The PEG Dilemma in Lipid Nanoparticles

ABSTRACT Poly(ethylene glycol) lipids (PEG‐lipids) are widely used to stabilize mRNA lipid nanoparticles, yet repeat dosing can reveal delivery trade‐offs and immune liabilities arising from limited molecular definition at the nano‐bio interface. This Perspective reframes the PEG dilemma not as a binary materials choice but as a surface‐engineering problem defined by measurable interfacial variables. We summarize PEG‐centric design levers, including chain length, terminal chemistry, PEG fraction, and mixed‐length designs, and discuss recent progress in PEG alternatives alongside key translational constraints. A complementary strategy is to increase the molecular definition of PEG interfaces through discrete‐molar‐mass PEG‐lipids and topology control.

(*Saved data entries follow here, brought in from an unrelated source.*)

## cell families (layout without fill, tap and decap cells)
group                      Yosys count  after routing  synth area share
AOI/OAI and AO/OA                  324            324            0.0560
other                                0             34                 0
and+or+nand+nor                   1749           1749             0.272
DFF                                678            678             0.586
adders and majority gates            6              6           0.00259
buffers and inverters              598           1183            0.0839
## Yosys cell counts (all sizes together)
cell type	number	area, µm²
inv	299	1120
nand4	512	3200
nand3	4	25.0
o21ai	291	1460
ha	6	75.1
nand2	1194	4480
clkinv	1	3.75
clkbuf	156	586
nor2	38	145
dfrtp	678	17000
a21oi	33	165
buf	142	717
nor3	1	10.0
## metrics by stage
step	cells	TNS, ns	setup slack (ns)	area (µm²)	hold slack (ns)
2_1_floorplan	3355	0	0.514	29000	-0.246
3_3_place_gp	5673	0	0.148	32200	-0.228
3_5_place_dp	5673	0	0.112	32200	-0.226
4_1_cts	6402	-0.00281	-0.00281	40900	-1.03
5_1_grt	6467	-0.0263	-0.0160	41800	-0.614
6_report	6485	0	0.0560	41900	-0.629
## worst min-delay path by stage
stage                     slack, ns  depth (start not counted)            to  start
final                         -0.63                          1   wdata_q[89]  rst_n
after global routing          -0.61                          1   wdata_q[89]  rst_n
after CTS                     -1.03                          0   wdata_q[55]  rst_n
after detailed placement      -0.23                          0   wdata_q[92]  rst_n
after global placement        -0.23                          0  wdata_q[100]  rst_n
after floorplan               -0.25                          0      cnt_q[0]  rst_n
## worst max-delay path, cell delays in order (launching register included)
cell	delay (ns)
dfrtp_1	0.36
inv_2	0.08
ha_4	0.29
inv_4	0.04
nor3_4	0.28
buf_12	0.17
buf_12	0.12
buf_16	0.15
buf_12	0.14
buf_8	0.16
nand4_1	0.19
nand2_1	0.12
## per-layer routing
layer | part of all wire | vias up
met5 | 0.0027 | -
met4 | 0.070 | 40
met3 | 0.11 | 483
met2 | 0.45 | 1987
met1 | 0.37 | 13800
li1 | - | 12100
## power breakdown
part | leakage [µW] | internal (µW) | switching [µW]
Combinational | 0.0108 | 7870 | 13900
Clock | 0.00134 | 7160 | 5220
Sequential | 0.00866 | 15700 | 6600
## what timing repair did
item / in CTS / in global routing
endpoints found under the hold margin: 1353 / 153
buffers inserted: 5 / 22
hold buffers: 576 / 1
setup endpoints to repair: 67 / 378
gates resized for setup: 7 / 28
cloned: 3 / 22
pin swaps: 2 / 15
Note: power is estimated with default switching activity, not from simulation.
$ cat config.mk
export PLATFORM = sky130hd
export DESIGN_NAME = fu_complete_arbiter
export DESIGN_NICKNAME = d
export VERILOG_FILES = /design/src/rtl/fu_complete_arbiter.sv
export SDC_FILE = /design/constraint.sdc
export NUM_CORES = 1
export LEC_CHECK = 0
export ABC_AREA = 1
export BUFFER_PORTS_ARGS = -buffer_cell sky130_fd_sc_hd__buf_2
export CORE_MARGIN = 1.5
export CORE_UTILIZATION = 30
export CTS_CLUSTER_SIZE = 16
export DETAILED_ROUTE_END_ITERATION = 16
export GPL_ROUTABILITY_DRIVEN = 0
export SYNTH_ARGS = -nofsm -noshare
export SYNTH_HDL_FRONTEND = slang
export SYNTH_SLANG_ARGS = --single-unit
export TNS_END_PERCENT = 100
$ cat constraint.sdc
create_clock -name clock -period 4.7 [get_ports clock]
set_clock_uncertainty 0.2 [all_clocks]
set_input_delay 0.705 -clock clock [delete_from_list [all_inputs] [get_ports clock]]
set_output_delay 0.705 -clock clock [all_outputs]
set_load 0.02 [all_outputs]
===== src/rtl/freq_meter_pkg.sv =====
// freq_meter shared constants, converter state encoding and BCD helpers.
// Items: default gate length, counter width, BCD width, FSM states.
package freq_meter_pkg;

  localparam int GATE_CYCLES_DEF = 100000000;
  localparam int CNT_W_DEF = 27;
  localparam int BCD_W = 32;
  localparam int BCD_MAX = 99999999;

  typedef enum logic [1:0] {
    IDLE,
    SHIFT,
    DONE
  } bcd_state_t;

  // Add 3 to every digit >= 5 ahead of a double-dabble shift.
  function automatic logic [BCD_W-1:0] bcd_adj(
    input logic [BCD_W-1:0] v
  );
    logic [BCD_W-1:0] r;
    r = v;
    for (int i = 0; i < BCD_W / 4; i++) begin
      if (r[4*i +: 4] >= 4'd5) begin
        r[4*i +: 4] = r[4*i +: 4] + 4'd3;
      end
    end
    return r;
  endfunction

  // Counts past eight decimal digits read as all nines.
  function automatic logic [BCD_W-1:0] bcd_clamp(
    input logic [BCD_W-1:0] v
  );
    return (v > BCD_W'(BCD_MAX)) ? BCD_W'(BCD_MAX) : v;
  endfunction

endpackage
===== config.mk =====
export PLATFORM = sky130hd
export DESIGN_NAME = id_ex_stage
export DESIGN_NICKNAME = d
export VERILOG_FILES = /design/src/rtl/cpu_pkg.sv /design/src/rtl/hazard_detect.sv /design/src/rtl/id_ex_stage.sv
export SDC_FILE = /design/constraint.sdc
export NUM_CORES = 1
export LEC_CHECK = 0
export ABC_CLOCK_PERIOD_IN_PS = 14360
export BUFFER_PORTS_ARGS = -buffer_cell sky130_fd_sc_hd__buf_2
export CAP_MARGIN = 20
export CORE_AREA = 2 2 148 150
export DETAILED_ROUTE_END_ITERATION = 7
export DIE_AREA = 0 0 150 152
export MAX_ROUTING_LAYER = met4
export PLACE_DENSITY_LB_ADDON = 0.12
export REMOVE_ABC_BUFFERS = 1
export SYNTH_ARGS = -nofsm -noshare
export SYNTH_HDL_FRONTEND = slang
export SYNTH_SLANG_ARGS = --single-unit

===== constraint.sdc =====
create_clock -name clk -period 14.36 [get_ports clk]
set_input_delay 4.308 -clock clk [delete_from_list [all_inputs] [get_ports clk]]
set_output_delay 4.308 -clock clk [all_outputs]
set_load 0.05 [all_outputs]
--- config.mk ---
export PLATFORM = sky130hd
export DESIGN_NAME = juice_vend_machine
export DESIGN_NICKNAME = d
export VERILOG_FILES = /design/src/rtl/juice_vend_machine.sv
export SDC_FILE = /design/constraint.sdc
export NUM_CORES = 1
export LEC_CHECK = 0
export BUFFER_PORTS_ARGS = -buffer_cell sky130_fd_sc_hd__buf_2
export CAP_MARGIN = 40
export CORE_AREA = 2 2 39 41
export CTS_BUF_LIST = sky130_fd_sc_hd__clkbuf_2 sky130_fd_sc_hd__clkbuf_4 sky130_fd_sc_hd__clkbuf_8
export DETAILED_ROUTE_END_ITERATION = 7
export DIE_AREA = 0 0 41 43
export MAX_ROUTING_LAYER = met4
export REMOVE_ABC_BUFFERS = 1
export SKIP_LAST_GASP = 1
export SLEW_MARGIN = 20
export SYNTH_ARGS = -nofsm -noshare
export SYNTH_HDL_FRONTEND = slang
export SYNTH_SLANG_ARGS = --single-unit
--- constraint.sdc ---
create_clock -name clk -period 2.65 [get_ports clk]
set_clock_uncertainty 0.2 [all_clocks]
set_input_delay 0.3975 -clock clk [delete_from_list [all_inputs] [get_ports clk]]
set_output_delay 0.3975 -clock clk [all_outputs]
set_load 0.05 [all_outputs]
### src/rtl/pingpong_frame_streamer.sv
// Drains one full ping-pong buffer per frame and serializes it as bytes: SYNC, frame number, samples LSB-first.
// Define STREAMER_CHECKSUM_EN to append an 8-bit modulo-256 sum of the payload bytes.
module pingpong_frame_streamer #(
    parameter int         WIDTH            = 36,
    parameter int         DEPTH            = 256,
    parameter logic [7:0] SYNC_BYTE        = 8'hA5,
    parameter int         ADDR_WIDTH       = $clog2(DEPTH),
    parameter int         BYTES_PER_SAMPLE = (WIDTH + 7) / 8
) (
    input  logic                    clk_i,
    input  logic                    rst_i,
    input  logic                    buffer_ready_i,
    input  logic signed [WIDTH-1:0] read_data_i,
    input  logic                    read_valid_i,
    output logic                    read_ready_o,
    output logic [7:0]              tx_data_o,
    output logic                    tx_valid_o,
    input  logic                    tx_ready_i,
    output logic                    busy_o,
    output logic [ADDR_WIDTH:0]     sample_count_o,
    output logic [15:0]             frame_count_o,
    output logic                    frame_dropped_o
);

    localparam int SHIFT_W = BYTES_PER_SAMPLE * 8;
    localparam int IDX_W   = (BYTES_PER_SAMPLE > 1) ? $clog2(BYTES_PER_SAMPLE) : 1;
    localparam int CNT_W   = ADDR_WIDTH + 1;

    localparam logic [IDX_W-1:0] LAST_IDX    = IDX_W'(BYTES_PER_SAMPLE - 1);
    localparam logic [CNT_W-1:0] LAST_SAMPLE = CNT_W'(DEPTH - 1);

    localparam logic [2:0] IDLE  = 3'd0;
    localparam logic [2:0] HDR0  = 3'd1;
    localparam logic [2:0] HDR1  = 3'd2;
    localparam logic [2:0] FETCH = 3'd3;
    localparam logic [2:0] SEND  = 3'd4;
`ifdef STREAMER_CHECKSUM_EN
    localparam logic [2:0] CSUM  = 3'd5;
`endif

    logic [2:0]         state;
    logic [SHIFT_W-1:0] sample_ext;
    logic [SHIFT_W-1:0] shift_reg;
    logic [IDX_W-1:0]   byte_idx;
    logic               tx_hs;
    logic               rd_hs;
    logic               last_byte;
    logic               last_sample;
`ifdef STREAMER_CHECKSUM_EN
    logic [7:0]         csum;
`endif

    // Size cast of a signed operand sign-extends, filling the top of the last byte with the sign bit.
    assign sample_ext   = SHIFT_W'(read_data_i);

    assign read_ready_o = (state == FETCH);
    assign busy_o       = (state != IDLE);
    assign tx_hs        = tx_valid_o && tx_ready_i;
    assign rd_hs        = read_valid_i && read_ready_o;
    assign last_byte    = (byte_idx == LAST_IDX);
    assign last_sample  = (sample_count_o == LAST_SAMPLE);

    always_ff @(posedge clk_i or posedge rst_i) begin
        if (rst_i) begin
            state           <= IDLE;
            shift_reg       <= '0;
            byte_idx        <= '0;
            tx_data_o       <= '0;
            tx_valid_o      <= 1'b0;
            sample_count_o  <= '0;
            frame_count_o   <= '0;
            frame_dropped_o <= 1'b0;
`ifdef STREAMER_CHECKSUM_EN
            csum            <= '0;
`endif
        end else begin
            // A start request is only honoured from IDLE; the final-handshake cycle still counts as busy.
            frame_dropped_o <= buffer_ready_i && busy_o;

            case (state)
                IDLE: begin
                    if (buffer_ready_i) begin
                        state          <= HDR0;
                        sample_count_o <= '0;
                        tx_data_o      <= SYNC_BYTE;
                        tx_valid_o     <= 1'b1;
`ifdef STREAMER_CHECKSUM_EN
                        csum           <= '0;
`endif
                    end
                end

                HDR0: begin
                    if (tx_hs) begin
                        state     <= HDR1;
                        tx_data_o <= frame_count_o[7:0];
                    end
                end

                HDR1: begin
                    if (tx_hs) begin
                        state      <= FETCH;
                        tx_valid_o <= 1'b0;
                    end
                end

                // shift_reg keeps only the bytes not yet presented on tx_data_o.
                FETCH: begin
                    if (rd_hs) begin
                        state      <= SEND;
                        shift_reg  <= sample_ext >> 8;
                        tx_data_o  <= sample_ext[7:0];
                        tx_valid_o <= 1'b1;
                        byte_idx   <= '0;
                    end
                end

                SEND: begin
                    if (tx_hs) begin
`ifdef STREAMER_CHECKSUM_EN
                        csum <= csum + tx_data_o;
`endif
                        if (!last_byte) begin
                            byte_idx  <= byte_idx + 1'b1;
                            tx_data_o <= shift_reg[7:0];
                            shift_reg <= shift_reg >> 8;
                        end else if (!last_sample) begin
                            sample_count_o <= sample_count_o + 1'b1;
                            state          <= FETCH;
                            tx_valid_o     <= 1'b0;
                        end else begin
`ifdef STREAMER_CHECKSUM_EN
                            sample_count_o <= sample_count_o + 1'b1;
                            state          <= CSUM;
                            tx_data_o      <= csum + tx_data_o;
`else
                            sample_count_o <= '0;
                            state          <= IDLE;
                            tx_valid_o     <= 1'b0;
                            frame_count_o  <= frame_count_o + 16'd1;
`endif
                        end
                    end
                end

`ifdef STREAMER_CHECKSUM_EN
                CSUM: begin
                    if (tx_hs) begin
                        sample_count_o <= '0;
                        state          <= IDLE;
                        tx_valid_o     <= 1'b0;
                        frame_count_o  <= frame_count_o + 16'd1;
                    end
                end
`endif

                default: begin
                    state      <= IDLE;
                    tx_valid_o <= 1'b0;
                end
            endcase
        end
    end

endmodule

### config.mk
export PLATFORM = sky130hd
export DESIGN_NAME = pingpong_frame_streamer
export DESIGN_NICKNAME = d
export VERILOG_FILES = /design/src/rtl/pingpong_frame_streamer.sv
export SDC_FILE = /design/constraint.sdc
export NUM_CORES = 1
export LEC_CHECK = 0
export CORE_UTILIZATION = 30
export DETAILED_ROUTE_END_ITERATION = 7
export PLACE_DENSITY_LB_ADDON = 0.12
export SYNTH_ARGS = -nofsm -noshare
export SYNTH_HDL_FRONTEND = slang
export SYNTH_SLANG_ARGS = --single-unit
export TNS_END_PERCENT = 50
### constraint.sdc
create_clock -name clk_i -period 2.9 [get_ports clk_i]
set_clock_uncertainty 0.1 [all_clocks]
set_input_delay 0.29 -clock clk_i [delete_from_list [all_inputs] [get_ports clk_i]]
set_output_delay 0.29 -clock clk_i [all_outputs]
set_load 0.05 [all_outputs]
`config.mk`:
```
export PLATFORM = sky130hd
export DESIGN_NAME = input_conditioner
export DESIGN_NICKNAME = d
export VERILOG_FILES = /design/src/rtl/jrb8_io_pkg.sv /design/src/rtl/input_conditioner_debounce_bit.sv /design/src/rtl/input_conditioner.sv
export SDC_FILE = /design/constraint.sdc
export NUM_CORES = 1
export LEC_CHECK = 0
export CAP_MARGIN = 20
export CORE_UTILIZATION = 60
export DETAILED_ROUTE_END_ITERATION = 12
export PLACE_DENSITY = 0.83
export SKIP_CTS_REPAIR_TIMING = 1
export SLEW_MARGIN = 20
export SYNTH_ARGS = -nofsm -noshare
export SYNTH_HDL_FRONTEND = slang
export SYNTH_SLANG_ARGS = --single-unit
```
`constraint.sdc`:
```
create_clock -name clk -period 6.9 [get_ports clk]
set_input_delay 2.07 -clock clk [delete_from_list [all_inputs] [get_ports clk]]
set_output_delay 2.07 -clock clk [all_outputs]
set_load 0.05 [all_outputs]
```
`src/rtl/jrb8_io_pkg.sv`:
```
// Shared widths, default timing constants and the byte type for the
// jrb8 input-conditioning path.
package jrb8_io_pkg;

    localparam int IO_WIDTH             = 8;
    localparam int DEF_SYNC_STAGES      = 2;
    localparam logic [23:0] DEF_TICK_DIV = 24'd10_000;
    localparam int DEF_STABLE_TICKS     = 4;

    typedef logic [IO_WIDTH-1:0] io_byte_t;

endpackage

```
`src/rtl/input_conditioner_debounce_bit.sv`:
```
// One switch bit: metastability synchroniser, tick-driven stability counter,
// debounced level and registered edge pulses.
module debounce_bit
    import jrb8_io_pkg::*;
#(
    parameter int SYNC_STAGES  = DEF_SYNC_STAGES,
    parameter int STABLE_TICKS = DEF_STABLE_TICKS
) (
    input  logic clk,
    input  logic rst,
    input  logic en,
    input  logic tick,
    input  logic raw,
    output logic clean,
    output logic rise,
    output logic fall,
    output logic accept
);

    localparam int CW = $clog2(STABLE_TICKS + 1);

    logic [SYNC_STAGES-1:0] sync;
    logic [CW-1:0]          cnt;
    logic                   sync_out;
    logic                   differ;

    assign sync_out = sync[SYNC_STAGES-1];
    assign differ   = (sync_out != clean);
    // Combinational so the top can register its changed flag alongside rise/fall.
    assign accept   = en && tick && differ && ((cnt + CW'(1)) == CW'(STABLE_TICKS));

    // Synchroniser chain, free-running regardless of enable.
    always_ff @(posedge clk or posedge rst) begin
        if (rst) begin
            sync <= '0;
        end else begin
            sync <= {sync[SYNC_STAGES-2:0], raw};
        end
    end

    // Stability counter, accepted level and one-cycle edge pulses.
    always_ff @(posedge clk or posedge rst) begin
        if (rst) begin
            cnt   <= '0;
            clean <= 1'b0;
            rise  <= 1'b0;
            fall  <= 1'b0;
        end else begin
            rise <= 1'b0;
            fall <= 1'b0;
            if (en && tick) begin
                if (!differ) begin
                    cnt <= '0;
                end else if (accept) begin
                    clean <= sync_out;
                    cnt   <= '0;
                    rise  <= sync_out;
                    fall  <= !sync_out;
                end else begin
                    cnt <= cnt + CW'(1);
                end
            end else begin
                cnt <= cnt;
            end
        end
    end

endmodule

```
`src/rtl/input_conditioner.sv`:
```
// Debounced 8-bit switch front end with shared sample-tick prescaler.
// Define JRB8_INPUT_EVENT_EN to build the evt_* capture/handshake register.
module input_conditioner
    import jrb8_io_pkg::*;
#(
    parameter int          SYNC_STAGES  = DEF_SYNC_STAGES,
    parameter logic [23:0] TICK_DIV     = DEF_TICK_DIV,
    parameter int          STABLE_TICKS = DEF_STABLE_TICKS
) (
    input  logic     clk,
    input  logic     rst,
    input  logic     en,
    input  io_byte_t raw_in,
    output io_byte_t clean,
    output io_byte_t rise,
    output io_byte_t fall,
    output logic     changed,
    output logic     evt_valid,
    output io_byte_t evt_data,
    output logic     evt_overrun,
    input  logic     evt_ack
);

    logic [23:0] pre_count;
    logic        tick;
    io_byte_t    accept;

    assign tick = en && (pre_count == (TICK_DIV - 24'd1));

    // Sample-tick prescaler; parked at zero while disabled so resume is deterministic.
    always_ff @(posedge clk or posedge rst) begin
        if (rst) begin
            pre_count <= 24'd0;
        end else if (!en || tick) begin
            pre_count <= 24'd0;
        end else begin
            pre_count <= pre_count + 24'd1;
        end
    end

    for (genvar i = 0; i < IO_WIDTH; i++) begin : g_bit
        debounce_bit #(
            .SYNC_STAGES (SYNC_STAGES),
            .STABLE_TICKS(STABLE_TICKS)
        ) u_bit (
            .clk   (clk),
            .rst   (rst),
            .en    (en),
            .tick  (tick),
            .raw   (raw_in[i]),
            .clean (clean[i]),
            .rise  (rise[i]),
            .fall  (fall[i]),
            .accept(accept[i])
        );
    end

    // Change flag, registered in the same cycle as the rise/fall pulses.
    always_ff @(posedge clk or posedge rst) begin
        if (rst) begin
            changed <= 1'b0;
        end else begin
            changed <= |accept;
        end
    end

`ifdef JRB8_INPUT_EVENT_EN
    // Event capture: newest clean byte wins, overrun flags a change lost before ack.
    always_ff @(posedge clk or posedge rst) begin
        if (rst) begin
            evt_valid   <= 1'b0;
            evt_data    <= '0;
            evt_overrun <= 1'b0;
        end else if (changed) begin
            evt_data  <= clean;
            evt_valid <= 1'b1;
            if (evt_valid) begin
                evt_overrun <= !evt_ack;
            end else begin
                evt_overrun <= evt_overrun;
            end
        end else if (evt_ack && evt_valid) begin
            evt_valid   <= 1'b0;
            evt_overrun <= 1'b0;
        end else begin
            evt_valid   <= evt_valid;
            evt_overrun <= evt_overrun;
        end
    end
`else
    logic unused_evt_ack;
    assign unused_evt_ack = evt_ack;
    assign evt_valid      = 1'b0;
    assign evt_data       = '0;
    assign evt_overrun    = 1'b0;
`endif

endmodule

```
==> results.yml <==
critical_path:
  crit_start: "en"
  arrival_ns: 4.14
  cp.required_ns: 7.12
  reg2reg_from: "pre_count[0]"
  worst_setup_path_end_kind: "flip-flop"
  path_max_fanout: 24
  path_class: "input port to flip-flop"
  start_kind: "input port"
synthesis:
  synth_edf_count: 0
  synth_ff_type: "dfrtp_1"
  yosysSeqAreaShare_pct: 51.24
  ys_ff_latch: 89
  yosysWarnings: 0
  syn_inst: 370
  synth_async_sr_flop_share_pct: 100.0
  syn_area_sq_mm: 0.004347
  syn_avg_cell_area_sq_um: 11.75
  ys_types: 42
final_layout:
  finalInstanceArea_sq_mm: 0.004746
  final_common_cell: "dfrtp_1"
  antenna_cells: 0
  final_cells: 483
  final_nets: 412
  mostFrequentLayoutCells: "89 x dfrtp_1, 35 x clkdlybuf4s50_1, 24 x nor2_1, 22 x nor3b_1, 18 x inv_1"
  syn2layout_area_growth_pct: 9.182
  drive_gt1_share_pct: 14.99
place:
  routabilityCongestion: 0.7997
  hpwl_microns: 4731
  port_buffers: 35
  place_area_sq_mm: 0.004554
  dp.cells: 468
clock_network:
  cts_num_sinks: 89
  path_clk_slew_ns: 0.09
  cts.htree.levels: 3
  insertion_delay_ns: 0.34
  cts_made_buffers: 9
  clockBufferDepth: 2
  tritoncts: "done"
  clock-root-buffer: "clkbuf_8"
pwr:
  power_density_mw_per_mm2: 194.0
  fin_total_pwr_mw: 0.9208
  max-vdd-ir-drop_v: 0.00009069
  switchingPower_mw: 0.2160
  power_frac_comb_pct: 4.4
  seqPwrFrac_pct: 57.8
  switching_share_pct: 23.46
  p_leak_nw: 2.082
  clock_power_share_pct: 37.7
  intPower_mw: 0.7048
floorplan:
  die_x_microns: 87.12
  die_area_sq_mm: 0.007589
  die_h_microns: 87.12
  ios: 47
  rows: 30
  coreArea_sq_mm: 0.006907
  initial_core_util_pct: 62.93
detailed_routing:
  wl_per_cell_microns: 14.43
  drt_iter0_markers: 95
  routed_via_density: 5.495
  ant_nets: 0
  dr.pass1.iters: 4
  drc: 0
  postRouteWirelength_microns: 6972
  num_vias: 2654
min_path:
  hold_path.class: "flip-flop to flip-flop"
  hold_path_startpoint: "g_bit[4].u_bit.sync[0]"
timing:
  hold_violations: 0
  rsz0062_at_grt: "no"
  timing.hold.ws_ns: 0.3487
  tightest_slew_ns: 0.8951
  maxSlewHeadroom_pct: 40.32
  final.period_utilization_pct: 56.69
  finClkSkew_ns: 0.01130
  finalMaxSlewViolations: 0
  finalSetupViolations: 0
  min_period_ns: 3.912
  fmax_ghz: 0.2556
  tns_ns: 0
grt:
  antenna_found_initial: 0
  grt_max_degree: 48
  track_usage_pct: 19.85
  grt_pass1_vias: 2613
  grt_pass1_wl_microns: 11650
  overflow: 0
outcome:
  status: "completed"
job:
  maxCapViolCount: 0
registers in the layout (all words and copies together) (netlist names):
register           cells
g_bit.u_bit.cnt       24
pre_count             24
g_bit.u_bit.clean      8
g_bit.u_bit.fall       8
g_bit.u_bit.rise       8
changed                1
g_bit.u_bit.sync      16
worst max-delay path, cell delays in order:
cell and delay [ns]:
clkdlybuf4s50_1 0.81, nand4_1 0.24, nor2_4 0.60, mux2_2 0.42
area by class of cell:
| type | instances | area [sq um] |
|---|---|---|
| flip-flops and latches | 89 | 2227 |
| fillers | 533 | 2161 |
| multi-input cells | 228 | 1777 |
| repair buffers | 36 | 357.8 |
| clock buffers | 9 | 123.9 |
| well taps | 96 | 120.1 |
| inverters | 19 | 72.57 |
| clock inverters | 6 | 67.56 |
logic make-up after synthesis:
logic type / synth area share [%]
buffers and inverters: 8.779
xor gates and xnor gates: 5.037
muxes: 8.923
DFF: 51.24
AOI/OAI and AO/OA: 2.936
adders and majority gates: 4.893
other: 0.08627
and+or+nand+nor: 18.11
synthesized netlist by cell type, types with 8 or more instances:
cell | count | share of area [%]
dfrtp_1 | 89 | 51
xnor2_1 | 14 | 2.8
nor3_1 | 12 | 1.4
inv_1 | 19 | 1.6
nor3b_1 | 22 | 3.8
nand3_1 | 16 | 1.8
or3_4 | 8 | 2.1
ha_1 | 17 | 4.9
nand4_1 | 11 | 1.6
mux2_2 | 16 | 4.1
xor2_1 | 11 | 2.2
nor2_1 | 24 | 2.1
mux2_4 | 8 | 2.8
buf_4 | 36 | 6.2
power by group through the flow:
| stage | Clock [mW] | Combinational [mW] | Sequential, mW |
|---|---|---|---|
| after floorplan | 0 | 0.0345 | 0.542 |
| after detailed placement | 0 | 0.0416 | 0.543 |
| after global placement | 0 | 0.0407 | 0.542 |
| after CTS | 0.357 | 0.0417 | 0.532 |
| final | 0.348 | 0.0408 | 0.532 |
| after global routing | 0.377 | 0.0454 | 0.534 |
path summary, 6_finish.rpt:
kind | end | depth (start not counted) | slack (ns)
min in group asynchronous | g_bit[3].u_bit.clean | 2 | 2.18
worst min-delay path | g_bit[4].u_bit.sync[1] | 0 | 0.35
worst max register to register | g_bit[5].u_bit.cnt[1] | 5 | 4.33
worst min register to register | g_bit[4].u_bit.sync[1] | 0 | 0.35
max in group asynchronous | g_bit[6].u_bit.cnt[1] | 3 | 3.69
worst max-delay path | g_bit[5].u_bit.cnt[1] | 4 | 2.99
stage by stage:
stage	util (%)	setup WS, ns
2_1_floorplan	-	2.523
3_3_place_gp	65.87	2.355
3_5_place_dp	65.94	2.635
4_1_cts	68.71	3.018
5_1_grt	68.71	2.917
6_report	68.71	2.988
routing by layer:
| metal | GRT usage (%) | wire [microns] | vias to the layer above |
|---|---|---|---|
| met4 | 4.471 | 55 | 0 |
| met5 | 0 | 0 | - |
| li1 | - | - | 1268 |
| met1 | 24.94 | 3086 | 1332 |
| met2 | 35.22 | 3635 | 46 |
| met3 | 4.360 | 195 | 8 |
(Power assumes the default switching activity.)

Such approaches may narrow epitope heterogeneity and clarify structure‐function relationships across key interfacial properties, including surface density and spacing, dissociation and exchange kinetics, and epitope persistence. Improved molecular definition will not eliminate PEG‐directed immunity in every setting, but it can improve predictability and manufacturing reproducibility, and may broaden the accessible design space for repeat‐dosing mRNA therapeutics. Finally, we discuss how interface design can be paired with immune‐aware dosing and monitoring strategies to support durable clinical efficacy and safety.